I don’t remember the name of the club. It was quite a small club. (A tribute website says that they played at the Trancas Club in Malibu on December 30, 1989–however I was in Chicago for the holidays then. It could be that they had the date off by a week or two.) Arthur was there with a completely different backup band than the one that had made the more well known albums from the late 60’s. It was rumored that a couple former members of the 70’s pop-punk band The Knack were in the band backing him. The opening band for Love did a tribute with a cover of Love’s frenetic version of Burt Bacharach’s “My Little Red Book.”
When I saw Arthur Lee for the first and only time, he looked like a cross between a blues musician and a wizened professor. He was in his forties and his face had its share of lines. He poured all his heart into his songs. At one point some young long-haired guys broke into a fight on the floor in front of the stage while Arthur sang “Signed D.C.,” and the fight seemed to really upset him. At the end of the performance he exhorted the audience to turn to Jesus.
In the subsequent decade, Arthur Lee had his share of hard knocks. In 1996 he was convicted of negligent discharge of a firearm. Reportedly no one was injured and no property was damaged, but due to previous convictions, he was sentenced to twelve years in prison under California’s “three strikes” rule. However, he was released in December 2001 and an appeals court reversed the conviction due to the prosecutor at Lee’s trial being found guilty of misconduct.
Upon his release, Lee put together a new version of “Arthur Lee and Love” that included all four original members of Baby Lemonade. Some members of that band had played in another version of “Arthur Lee and Love” prior to Lee’s incarceration in 1994. The new band played “Forever Changes” in its entirety before enthusiastic audiences in Europe and North America—often accompanied by a full string and horn section. It could be said that these tours revealed the depth of the public acclaim he had achieved by this time–recognition that had been largely denied him in previous decades. The video below demonstrates the triumphant nature of his tour–the audience in the video was dozens of times larger than in the little club where I saw him.
Unfortunately, it was revealed in 2006 that he was battling leukemia. A number of benefit concerts were set up to help pay his medical bills. The most notable benefit concert featured original Love guitarist Johnny Echols who had also toured with the last incarnation of Love, as well as Robert Plant, Ryan Adams, Yo La Tengo, and Garland Jeffreys. Despite aggressive treatment, Lee died in August of that year.

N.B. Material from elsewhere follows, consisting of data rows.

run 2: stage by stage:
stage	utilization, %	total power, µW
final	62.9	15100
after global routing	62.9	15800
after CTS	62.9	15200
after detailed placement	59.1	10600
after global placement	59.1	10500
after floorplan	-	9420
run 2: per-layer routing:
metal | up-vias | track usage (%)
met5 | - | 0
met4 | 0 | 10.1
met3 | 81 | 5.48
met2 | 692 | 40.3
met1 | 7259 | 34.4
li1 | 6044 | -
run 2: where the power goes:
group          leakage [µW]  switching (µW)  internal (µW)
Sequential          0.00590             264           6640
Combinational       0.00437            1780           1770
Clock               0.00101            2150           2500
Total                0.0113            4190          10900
### config.mk
export PLATFORM = sky130hd
export DESIGN_NAME = cnc_node
export DESIGN_NICKNAME = d
export VERILOG_FILES = /design/src/rtl/cnc_pkg.sv /design/src/rtl/cnc_node.sv /design/src/rtl/cnc_fifo.sv /design/src/rtl/cnc_rate.sv
export SDC_FILE = /design/constraint.sdc
export NUM_CORES = 1
export LEC_CHECK = 0
export BUFFER_PORTS_ARGS = -buffer_cell sky130_fd_sc_hd__buf_2
export CAP_MARGIN = 25
export CORE_MARGIN = 2
export CORE_UTILIZATION = 50
export CTS_BUF_LIST = sky130_fd_sc_hd__clkbuf_4 sky130_fd_sc_hd__clkbuf_8 sky130_fd_sc_hd__clkbuf_16
export DETAILED_ROUTE_END_ITERATION = 12
export GPL_ROUTABILITY_DRIVEN = 1
export PLACE_DENSITY = 0.76
export SYNTH_ARGS = -nofsm -noshare
export SYNTH_HDL_FRONTEND = slang
export SYNTH_SLANG_ARGS = --single-unit
### constraint.sdc
create_clock -name i_clk_sys -period 4.5 [get_ports i_clk_sys]
set_clock_uncertainty 0.2 [all_clocks]
set_input_delay 0.45 -clock i_clk_sys [delete_from_list [all_inputs] [get_ports i_clk_sys]]
set_output_delay 0.45 -clock i_clk_sys [all_outputs]
set_load 0.005 [all_outputs]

I feel lucky to have seen Arthur Lee perform live with an incarnation of Love when I was in L.A., even though I didn’t understand at the time just how significant and influential this musician was. When I think about my own musical tastes and influences, Love’s music involves many of those influences. Folk, psychedelic, punk, blues, the interracial influence, and a willingness to occasionally visit darker places and examine them but without falling into despair.